I am not posing a false dilemma at all. I am advocating that people be converted by all means possible by Catholics, by Protestants, and by any of segment of Christianity. I certainly don’t advocate sheep stealing. I believe you should bloom where God planted you until he tells you to go somewhere else. However, I don’t consider non-practicing Catholics to belong to the Catholic Church, just as I don’t consider non-practicing Pentecostals to belong to the Pentecostal Church. If Pentecostalism has failed to reach them, and they find Christ in the Catholic Church or the Baptist Church or the Methodist Church then I wish only the best for them, and I’m glad that they were able to understand and grasp hold of the faith, even if it wasn’t in the church of their upbringing. I’m just glad that they’ve found Jesus.
 
I think you may be right. I’m half Filipina and although my mother’s generation is still fairly devout, I am seeing in my younger cousins’ more of a watering down of their faith. In my generation (late 20s/early 30s) I have seen at least in the US more of an influence of just not being interested in the Church anymore. Many have become more “Americanized” since we were either born here or immigrated here as young children.

Although I do know many non-practicing Filipino Catholics (again usually the younger generations who are living here in the States… I can’t speak for those living in the Philippines) I only know a small handful of non-Catholic Filipinos. One, who is in her 70s, was raised Presbyterian and was basically part of the small percentage of Protestants living there prior to this new evangelization. That said, her father was originally Catholic, but converted so that he could get married to her mother. She does have many relatives who are Catholic, though, due to her father’s side of the family.

Another family I know who are Protestants, I believe converted from Catholicism. I don’t talk about faith with them too much as I’m not that close to them, but they do seem devout, since they go back to the Philippines once in the while for mission trips… basically to convert other Catholics into Protestants.

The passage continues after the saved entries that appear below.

<file path="src/verilog/rv_pkg.sv">
`default_nettype none

package rv_pkg;

    localparam int xlen = 32;
    localparam int reg_addr_w = 5;

    typedef logic [xlen-1:0] word_t;
    typedef logic [reg_addr_w-1:0] reg_addr_t;

    // RV32I major opcodes of the supported subset.
    localparam logic [6:0] op_reg    = 7'b0110011;
    localparam logic [6:0] op_imm    = 7'b0010011;
    localparam logic [6:0] op_lui    = 7'b0110111;
    localparam logic [6:0] op_load   = 7'b0000011;
    localparam logic [6:0] op_store  = 7'b0100011;
    localparam logic [6:0] op_branch = 7'b1100011;
    localparam logic [6:0] op_jal    = 7'b1101111;

    typedef enum logic [3:0] {
        alu_add, alu_sub, alu_sll, alu_slt, alu_sltu, alu_xor,
        alu_srl, alu_sra, alu_or, alu_and, alu_pass_b
    } alu_op_e;

    typedef enum logic {a_rs1, a_pc} alu_a_sel_e;

    // b_four gives the link value pc + 4 for JAL.
    typedef enum logic [1:0] {b_rs2, b_imm, b_four} alu_b_sel_e;

    typedef enum logic [1:0] {fwd_reg, fwd_mem, fwd_wb} fwd_sel_e;

    typedef enum logic [2:0] {
        br_none, br_beq, br_bne, br_blt, br_bge, br_bltu, br_bgeu, br_jal
    } br_kind_e;

    typedef struct packed {
        alu_op_e    alu_op;
        alu_a_sel_e alu_a_sel;
        alu_b_sel_e alu_b_sel;
        br_kind_e   br_kind;
        logic       mem_read;
        logic       mem_write;
        logic       reg_write;
    } ctrl_t;

    typedef struct packed {
        word_t     pc;
        word_t     rs1_data;
        word_t     rs2_data;
        word_t     imm;
        reg_addr_t rs1;
        reg_addr_t rs2;
        reg_addr_t rd;
        ctrl_t     ctrl;
    } id_ex_t;

    typedef struct packed {
        word_t     alu_result;
        word_t     store_data;
        reg_addr_t rd;
        logic      mem_read;
        logic      mem_write;
        logic      reg_write;
    } ex_mem_t;

    typedef struct packed {
        word_t     alu_result;
        word_t     load_data;
        reg_addr_t rd;
        logic      mem_read;
        logic      reg_write;
    } mem_wb_t;

endpackage

`default_nettype wire

</file>
<file path="src/verilog/stage_reg.sv">
`timescale 1ns/1ps
`default_nettype none

module stage_reg #(
    parameter type payload_t = logic
) (
    input  logic     clk,
    input  logic     arst_n,
    input  logic     hold,
    input  logic     flush,
    input  payload_t d,
    output payload_t q
);

    // A zero payload has every write enable low, so it is a bubble.
    always_ff @(posedge clk or negedge arst_n) begin
        if (!arst_n) begin
            q <= '0;
        end else if (flush) begin
            q <= '0;
        end else if (!hold) begin
            q <= d;
        end
    end

endmodule

`default_nettype wire

</file>
<file path="src/verilog/fetch_unit.sv">
`timescale 1ns/1ps
`default_nettype none

module fetch_unit #(
    parameter rv_pkg::word_t reset_pc = 32'h0000_0000
) (
    input  logic          clk,
    input  logic          arst_n,
    input  logic          stall,
    input  logic          flush_fd,
    input  logic          taken,
    input  rv_pkg::word_t target,
    input  rv_pkg::word_t imem_data,
    output rv_pkg::word_t imem_addr,
    output rv_pkg::word_t fd_pc,
    output rv_pkg::word_t fd_instr
);
    import rv_pkg::*;

    word_t pc;

    // A taken branch wins over a load-use hold.
    always_ff @(posedge clk or negedge arst_n) begin
        if (!arst_n) begin
            pc <= reset_pc;
        end else if (taken) begin
            pc <= target;
        end else if (!stall) begin
            pc <= pc + 32'd4;
        end
    end

    assign imem_addr = pc;

    // An all-zero word is not a valid opcode and decodes as a bubble.
    always_ff @(posedge clk or negedge arst_n) begin
        if (!arst_n) begin
            fd_pc    <= '0;
            fd_instr <= '0;
        end else if (flush_fd) begin
            fd_pc    <= '0;
            fd_instr <= '0;
        end else if (!stall) begin
            fd_pc    <= pc;
            fd_instr <= imem_data;
        end
    end

endmodule

`default_nettype wire

</file>
<file path="src/verilog/decoder.sv">
`timescale 1ns/1ps
`default_nettype none

module decoder (
    input  rv_pkg::word_t     instr,
    output rv_pkg::ctrl_t     ctrl,
    output rv_pkg::word_t     imm,
    output rv_pkg::reg_addr_t rs1,
    output rv_pkg::reg_addr_t rs2,
    output rv_pkg::reg_addr_t rd
);
    import rv_pkg::*;

    logic [6:0] opcode;
    logic [2:0] funct3;
    logic       funct7_5;
    logic       use_rs1;
    logic       use_rs2;
    alu_op_e    alu_fn;

    assign opcode   = instr[6:0];
    assign funct3   = instr[14:12];
    assign funct7_5 = instr[30];

    // Bit 30 selects SUB only for register-register ops; for ADDI it is immediate.
    always_comb begin
        case (funct3)
            3'b000:  alu_fn = (opcode == op_reg && funct7_5) ? alu_sub : alu_add;
            3'b001:  alu_fn = alu_sll;
            3'b010:  alu_fn = alu_slt;
            3'b011:  alu_fn = alu_sltu;
            3'b100:  alu_fn = alu_xor;
            3'b101:  alu_fn = funct7_5 ? alu_sra : alu_srl;
            3'b110:  alu_fn = alu_or;
            default: alu_fn = alu_and;
        endcase
    end

    always_comb begin
        ctrl.alu_op    = alu_add;
        ctrl.alu_a_sel = a_rs1;
        ctrl.alu_b_sel = b_rs2;
        ctrl.br_kind   = br_none;
        ctrl.mem_read  = 1'b0;
        ctrl.mem_write = 1'b0;
        ctrl.reg_write = 1'b0;
        imm            = '0;
        use_rs1        = 1'b0;
        use_rs2        = 1'b0;
        case (opcode)
            op_reg: begin
                ctrl.alu_op    = alu_fn;
                ctrl.reg_write = 1'b1;
                use_rs1        = 1'b1;
                use_rs2        = 1'b1;
            end
            op_imm: begin
                ctrl.alu_op    = alu_fn;
                ctrl.alu_b_sel = b_imm;
                ctrl.reg_write = 1'b1;
                imm            = {{20{instr[31]}}, instr[31:20]};
                use_rs1        = 1'b1;
            end
            op_lui: begin
                ctrl.alu_op    = alu_pass_b;
                ctrl.alu_b_sel = b_imm;
                ctrl.reg_write = 1'b1;
                imm            = {instr[31:12], 12'b0};
            end
            op_load: begin
                ctrl.alu_b_sel = b_imm;
                ctrl.mem_read  = 1'b1;
                ctrl.reg_write = 1'b1;
                imm            = {{20{instr[31]}}, instr[31:20]};
                use_rs1        = 1'b1;
            end
            op_store: begin
                ctrl.alu_b_sel = b_imm;
                ctrl.mem_write = 1'b1;
                imm            = {{20{instr[31]}}, instr[31:25], instr[11:7]};
                use_rs1        = 1'b1;
                use_rs2        = 1'b1;
            end
            op_branch: begin
                case (funct3)
                    3'b000:  ctrl.br_kind = br_beq;
                    3'b001:  ctrl.br_kind = br_bne;
                    3'b100:  ctrl.br_kind = br_blt;
                    3'b101:  ctrl.br_kind = br_bge;
                    3'b110:  ctrl.br_kind = br_bltu;
                    3'b111:  ctrl.br_kind = br_bgeu;
                    default: ctrl.br_kind = br_none;
                endcase
                imm     = {{20{instr[31]}}, instr[7], instr[30:25], instr[11:8], 1'b0};
                use_rs1 = 1'b1;
                use_rs2 = 1'b1;
            end
            op_jal: begin
                ctrl.alu_a_sel = a_pc;
                ctrl.alu_b_sel = b_four;
                ctrl.br_kind   = br_jal;
                ctrl.reg_write = 1'b1;
                imm = {{12{instr[31]}}, instr[19:12], instr[20], instr[30:21], 1'b0};
            end
            default: begin
            end
        endcase
    end

    // Unused source fields read as x0 so they never forward or stall.
    assign rs1 = use_rs1 ? instr[19:15] : '0;
    assign rs2 = use_rs2 ? instr[24:20] : '0;
    assign rd  = instr[11:7];

endmodule

`default_nettype wire

</file>
<file path="src/verilog/reg_file.sv">
`timescale 1ns/1ps
`default_nettype none

module reg_file (
    input  logic              clk,
    input  logic              arst_n,
    input  rv_pkg::reg_addr_t rs1,
    input  rv_pkg::reg_addr_t rs2,
    input  rv_pkg::mem_wb_t   wb,
    output rv_pkg::word_t     rs1_data,
    output rv_pkg::word_t     rs2_data,
    output rv_pkg::word_t     wb_data
);
    import rv_pkg::*;

    word_t regs [32];
    logic  wr_en;

    assign wb_data = wb.mem_read ? wb.load_data : wb.alu_result;
    assign wr_en   = wb.reg_write && (wb.rd != '0);

    always_ff @(posedge clk or negedge arst_n) begin
        if (!arst_n) begin
            for (int i = 0; i < 32; i++) begin
                regs[i] <= '0;
            end
        end else if (wr_en) begin
            regs[wb.rd] <= wb_data;
        end
    end

    // Same-cycle bypass of the value being written back.
    function automatic word_t read_port(reg_addr_t addr);
        word_t value;
        if (addr == '0) begin
            value = '0;
        end else if (wr_en && wb.rd == addr) begin
            value = wb_data;
        end else begin
            value = regs[addr];
        end
        return value;
    endfunction

    always_comb begin
        rs1_data = read_port(rs1);
        rs2_data = read_port(rs2);
    end

endmodule

`default_nettype wire

</file>
<file path="src/verilog/execute.sv">
`timescale 1ns/1ps
`default_nettype none

module execute (
    input  rv_pkg::id_ex_t   de,
    input  rv_pkg::fwd_sel_e fwd_a,
    input  rv_pkg::fwd_sel_e fwd_b,
    input  rv_pkg::word_t    mem_fwd,
    input  rv_pkg::word_t    wb_fwd,
    output rv_pkg::ex_mem_t  em,
    output logic             taken,
    output rv_pkg::word_t    target
);
    import rv_pkg::*;

    word_t rs1_val;
    word_t rs2_val;
    word_t op_a;
    word_t op_b;
    word_t result;
    logic  eq;
    logic  lt;
    logic  ltu;

    function automatic word_t pick(fwd_sel_e sel, word_t reg_val, word_t mem_val,
                                   word_t wb_val);
        word_t value;
        case (sel)
            fwd_mem: value = mem_val;
            fwd_wb:  value = wb_val;
            default: value = reg_val;
        endcase
        return value;
    endfunction

    assign rs1_val = pick(fwd_a, de.rs1_data, mem_fwd, wb_fwd);
    assign rs2_val = pick(fwd_b, de.rs2_data, mem_fwd, wb_fwd);

    assign op_a = (de.ctrl.alu_a_sel == a_pc) ? de.pc : rs1_val;

    always_comb begin
        case (de.ctrl.alu_b_sel)
            b_imm:   op_b = de.imm;
            b_four:  op_b = 32'd4;
            default: op_b = rs2_val;
        endcase
    end

    always_comb begin
        case (de.ctrl.alu_op)
            alu_sub:    result = op_a - op_b;
            alu_sll:    result = op_a << op_b[4:0];
            alu_slt:    result = {31'b0, $signed(op_a) < $signed(op_b)};
            alu_sltu:   result = {31'b0, op_a < op_b};
            alu_xor:    result = op_a ^ op_b;
            alu_srl:    result = op_a >> op_b[4:0];
            alu_sra:    result = $unsigned($signed(op_a) >>> op_b[4:0]);
            alu_or:     result = op_a | op_b;
            alu_and:    result = op_a & op_b;
            alu_pass_b: result = op_b;
            default:    result = op_a + op_b;
        endcase
    end

    // Branch compare works on the forwarded sources, not the ALU operands.
    assign eq  = (rs1_val == rs2_val);
    assign lt  = ($signed(rs1_val) < $signed(rs2_val));
    assign ltu = (rs1_val < rs2_val);

    always_comb begin
        case (de.ctrl.br_kind)
            br_beq:  taken = eq;
            br_bne:  taken = !eq;
            br_blt:  taken = lt;
            br_bge:  taken = !lt;
            br_bltu: taken = ltu;
            br_bgeu: taken = !ltu;
            br_jal:  taken = 1'b1;
            default: taken = 1'b0;
        endcase
    end

    assign target = de.pc + de.imm;

    assign em.alu_result = result;
    assign em.store_data = rs2_val;
    assign em.rd         = de.rd;
    assign em.mem_read   = de.ctrl.mem_read;
    assign em.mem_write  = de.ctrl.mem_write;
    assign em.reg_write  = de.ctrl.reg_write;

endmodule

`default_nettype wire

</file>
<file path="src/verilog/hazard_ctrl.sv">
`timescale 1ns/1ps
`default_nettype none

module hazard_ctrl (
    input  rv_pkg::reg_addr_t id_rs1,
    input  rv_pkg::reg_addr_t id_rs2,
    input  rv_pkg::id_ex_t    de,
    input  rv_pkg::reg_addr_t mem_rd,
    input  rv_pkg::reg_addr_t wb_rd,
    input  logic              mem_reg_write,
    input  logic              wb_reg_write,
    input  logic              taken,
    output rv_pkg::fwd_sel_e  fwd_a,
    output rv_pkg::fwd_sel_e  fwd_b,
    output logic              stall,
    output logic              flush_fd,
    output logic              flush_de
);
    import rv_pkg::*;

    logic load_use;

    // The memory stage holds the younger result, so it is checked first.
    function automatic fwd_sel_e pick_source(reg_addr_t src);
        fwd_sel_e sel;
        sel = fwd_reg;
        if (src != '0 && mem_reg_write && mem_rd == src) begin
            sel = fwd_mem;
        end else if (src != '0 && wb_reg_write && wb_rd == src) begin
            sel = fwd_wb;
        end
        return sel;
    endfunction

    always_comb begin
        fwd_a = pick_source(de.rs1);
        fwd_b = pick_source(de.rs2);
    end

    // Load data only exists after the memory stage.
    assign load_use = de.ctrl.mem_read && (de.rd != '0)
                      && (de.rd == id_rs1 || de.rd == id_rs2);

    assign stall    = load_use && !taken;
    assign flush_fd = taken;
    assign flush_de = taken || load_use;

endmodule

`default_nettype wire

</file>
<file path="src/verilog/rv_core.sv">
`timescale 1ns/1ps
`default_nettype none

module rv_core #(
    parameter rv_pkg::word_t reset_pc = 32'h0000_0000
) (
    input  logic          clk,
    input  logic          arst_n,
    output rv_pkg::word_t imem_addr,
    input  rv_pkg::word_t imem_data,
    output rv_pkg::word_t dmem_addr,
    output rv_pkg::word_t dmem_wdata,
    output logic          dmem_we,
    input  rv_pkg::word_t dmem_rdata
);
    import rv_pkg::*;

    word_t     fd_pc;
    word_t     fd_instr;
    ctrl_t     id_ctrl;
    word_t     id_imm;
    reg_addr_t id_rs1;
    reg_addr_t id_rs2;
    reg_addr_t id_rd;
    word_t     rs1_data;
    word_t     rs2_data;
    word_t     wb_data;
    id_ex_t    id_payload;
    id_ex_t    de;
    ex_mem_t   ex_payload;
    ex_mem_t   em;
    mem_wb_t   mem_payload;
    mem_wb_t   wb;
    fwd_sel_e  fwd_a;
    fwd_sel_e  fwd_b;
    logic      stall;
    logic      flush_fd;
    logic      flush_de;
    logic      taken;
    word_t     target;

    fetch_unit #(.reset_pc(reset_pc)) u_fetch (
        .clk(clk), .arst_n(arst_n), .stall(stall), .flush_fd(flush_fd),
        .taken(taken), .target(target), .imem_data(imem_data),
        .imem_addr(imem_addr), .fd_pc(fd_pc), .fd_instr(fd_instr)
    );

    decoder u_decoder (
        .instr(fd_instr), .ctrl(id_ctrl), .imm(id_imm),
        .rs1(id_rs1), .rs2(id_rs2), .rd(id_rd)
    );

    reg_file u_reg_file (
        .clk(clk), .arst_n(arst_n), .rs1(id_rs1), .rs2(id_rs2), .wb(wb),
        .rs1_data(rs1_data), .rs2_data(rs2_data), .wb_data(wb_data)
    );

    assign id_payload = '{pc: fd_pc, rs1_data: rs1_data, rs2_data: rs2_data, imm: id_imm,
                          rs1: id_rs1, rs2: id_rs2, rd: id_rd, ctrl: id_ctrl};

    stage_reg #(.payload_t(id_ex_t)) u_de_reg (
        .clk(clk), .arst_n(arst_n), .hold(1'b0), .flush(flush_de), .d(id_payload), .q(de)
    );

    execute u_execute (
        .de(de), .fwd_a(fwd_a), .fwd_b(fwd_b), .mem_fwd(em.alu_result), .wb_fwd(wb_data),
        .em(ex_payload), .taken(taken), .target(target)
    );

    stage_reg #(.payload_t(ex_mem_t)) u_em_reg (
        .clk(clk), .arst_n(arst_n), .hold(1'b0), .flush(1'b0), .d(ex_payload), .q(em)
    );

    // Memory stage drives the data port straight from the register.
    assign dmem_addr  = em.alu_result;
    assign dmem_wdata = em.store_data;
    assign dmem_we    = em.mem_write;

    assign mem_payload = '{alu_result: em.alu_result, load_data: dmem_rdata, rd: em.rd,
                           mem_read: em.mem_read, reg_write: em.reg_write};

    stage_reg #(.payload_t(mem_wb_t)) u_mw_reg (
        .clk(clk), .arst_n(arst_n), .hold(1'b0), .flush(1'b0), .d(mem_payload), .q(wb)
    );

    hazard_ctrl u_hazard (
        .id_rs1(id_rs1), .id_rs2(id_rs2), .de(de),
        .mem_rd(em.rd), .wb_rd(wb.rd),
        .mem_reg_write(em.reg_write), .wb_reg_write(wb.reg_write), .taken(taken),
        .fwd_a(fwd_a), .fwd_b(fwd_b),
        .stall(stall), .flush_fd(flush_fd), .flush_de(flush_de)
    );

endmodule

`default_nettype wire

</file>
<file path="config.mk">
export PLATFORM = sky130hd
export DESIGN_NAME = rv_core
export DESIGN_NICKNAME = d
export VERILOG_FILES = /design/src/verilog/rv_pkg.sv /design/src/verilog/stage_reg.sv /design/src/verilog/fetch_unit.sv /design/src/verilog/decoder.sv /design/src/verilog/reg_file.sv /design/src/verilog/execute.sv /design/src/verilog/hazard_ctrl.sv /design/src/verilog/rv_core.sv
export SDC_FILE = /design/constraint.sdc
export NUM_CORES = 2
export LEC_CHECK = 0
export BUFFER_PORTS_ARGS = -buffer_cell sky130_fd_sc_hd__clkbuf_2
export CELL_PAD_IN_SITES_DETAIL_PLACEMENT = 1
export CELL_PAD_IN_SITES_GLOBAL_PLACEMENT = 1
export CORE_MARGIN = 5
export CORE_UTILIZATION = 50
export DETAILED_ROUTE_END_ITERATION = 7
export PLACE_DENSITY_LB_ADDON = 0.12
export SETUP_SLACK_MARGIN = 0.05
export SKIP_CTS_REPAIR_TIMING = 1
export SYNTH_ARGS = -nofsm -noshare
export SYNTH_HDL_FRONTEND = slang
export SYNTH_SLANG_ARGS = --single-unit
export TNS_END_PERCENT = 30
</file>
<file path="constraint.sdc">
create_clock -name clk -period 7.5 [get_ports clk]
set_input_delay 0 -clock clk [delete_from_list [all_inputs] [get_ports clk]]
set_output_delay 0 -clock clk [all_outputs]
set_load 0.01 [all_outputs]
</file>
# Yosys cells after proc, flatten, opt, wreduce, memory -nomap -nowiden
# Index checks and enable logic that the tools add are counted.
# W data, S select, Z words.
# classes
multipliers	0
n_mux	47
bitwise	6
eq_ne	47
reduce_logical	35
div_mod_pow	0
n_lt_le_gt_ge	8
shifts	3
addsub	4
# ops
op	count
$bwmux W1024	1
$mux W32	17
$bmux W32 S5	2
$pmux W32 S10	1
$pmux W32 S2	3
$demux W32 S5	1
$pmux W32 S5	1
$mux W156	1
$lt A32 B32 Y1	4
$add A32 B32 Y32	2
$eq A5 B5 Y1	8
$add A32 B3 Y32 const B	1
$and A32 B32 Y32	1
$eq A32 B32 Y1	1
$or A32 B32 Y32	1
$shl A32 B5 Y32	1
$shr A32 B5 Y32	1
$sshr A32 B5 Y32	1
$sub A32 B32 Y32	1
$xor A32 B32 Y32	1
$pmux W4 S7	1
$eq A3 B3 Y1 const B	8
$eq A7 B6 Y1 const B	3
$reduce_bool A5 Y1	4
32 further kinds	84
# word_totals
wordCells	210
mem_count	0
output_inout_bits	97
mem_bits_ro	0
input_bits	66
ff_bits	1419
latch_bits	0
ram_bits	0

# Logic depth before layout (Yosys ltp)
# logic_depth
ltp_word	14
ltp_mapped	26
depth_no_buf	21

# Modules after synthesis
# From an unflattened synthesis, not the netlist that was laid out.
# hier_totals
hier_cells	8583
hier_area_um2	84589.9
# modules_own_cells
mod	seq_area_each_um2	instances	cells_per_inst	area_per_inst_um2
reg_file	25624.6	1	4986	53513.8
execute	0.0	1	2048	13115.1
stage_reg at u_de_reg	3903.7	1	503	6451.2
fetch_unit	2402.3	1	403	4355.4
stage_reg at u_em_reg	1801.7	1	232	2940.3
stage_reg at u_mw_reg	1776.7	1	229	2901.5
decoder	0.0	1	127	860.8
hazard_ctrl	0.0	1	54	447.9
rv_core	0.0	1	1	3.8

# Least setup slack after synthesis
# No wires, ideal clock.
# synth_timing
path_kind	flip-flop to flip-flop
from	register u_de_reg.q[8] (netlist bit)
to	register u_em_reg.q[70] (netlist bit)
t_arrival_ns	6.096
period_less_slack_ns	6.214
path_buffers	7
path_slack_ns	1.286
path_stages_with_launch	25
setup_time_ns	0.118
cell_sequence	dfrtp_1 -> clkbuf_1 -> clkbuf_1 -> buf_1 -> inv_1 -> ha_1 -> a21oi_1 -> nor2_1 -> a21oi_2 -> buf_2 -> buf_2 -> clkbuf_1 -> ha_1 -> clkbuf_1 -> o21ba_2 -> or4_1 -> and3_1 -> o41ai_1 -> or4_1 -> a41o_1 -> a211o_1 -> a21oi_1 -> o41a_1 -> a221o_1 -> a21o_1
# synth_rtl
element	line	rtl
start, declared	stage_reg.sv:12	output payload_t q
start signal, assigned	stage_reg.sv:18	q <= '0;
start signal, assigned	stage_reg.sv:20	q <= '0;
start signal, assigned	stage_reg.sv:22	q <= d;
end signal, assigned	stage_reg.sv:18	
end signal, assigned	stage_reg.sv:20	
end signal, assigned	stage_reg.sv:22	
end, declared	stage_reg.sv:12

I think the Church does need to do something, especially with young Filipino Catholics in the States. They are being influenced by everything around them just as much as young non-Filipino Catholics. The Filipino culture is still there within our families and community, but it would be sad to see them become just culturally Filipino-Catholic rather than truly strong in their faith and spirituality.
I think its not only in the Philippines, but many of these Protestant Churches have heavy pushes on “evangelizing” predominantly Catholic countries. Include Latin America. It really cuts their work in half because they don’t need to tell people of a God they do not know. Everyone knows Jesus, everyone knows the Bible. So easy for them to proselytize Catholics.
 
What I am saying is that many people who are “officially” in a church many times have already left that church in all but name.
What can you provide that cannot be found within the Catholic Church?
I can provide them with nothing. The Lord works in mysterious ways his wonders to perform.
Noted, but you are non-Catholic and your opinions on the matter do not reflect Catholic teaching.
I am aware that neither I nor my opinions are Catholic (thanks for the reminder). I respect the opinion though, even though as a non-Catholic I do not share it. I fully respect the fact that Catholics are insulted and offended when it seems like (and may very well be in many cases) Protestants steal sheep. I get it. But conversations like this make painfully aware that whereas the Catholic Church has a birthright and territorial view of who its sheep are, Protestants operate under a whole different set of assumptions.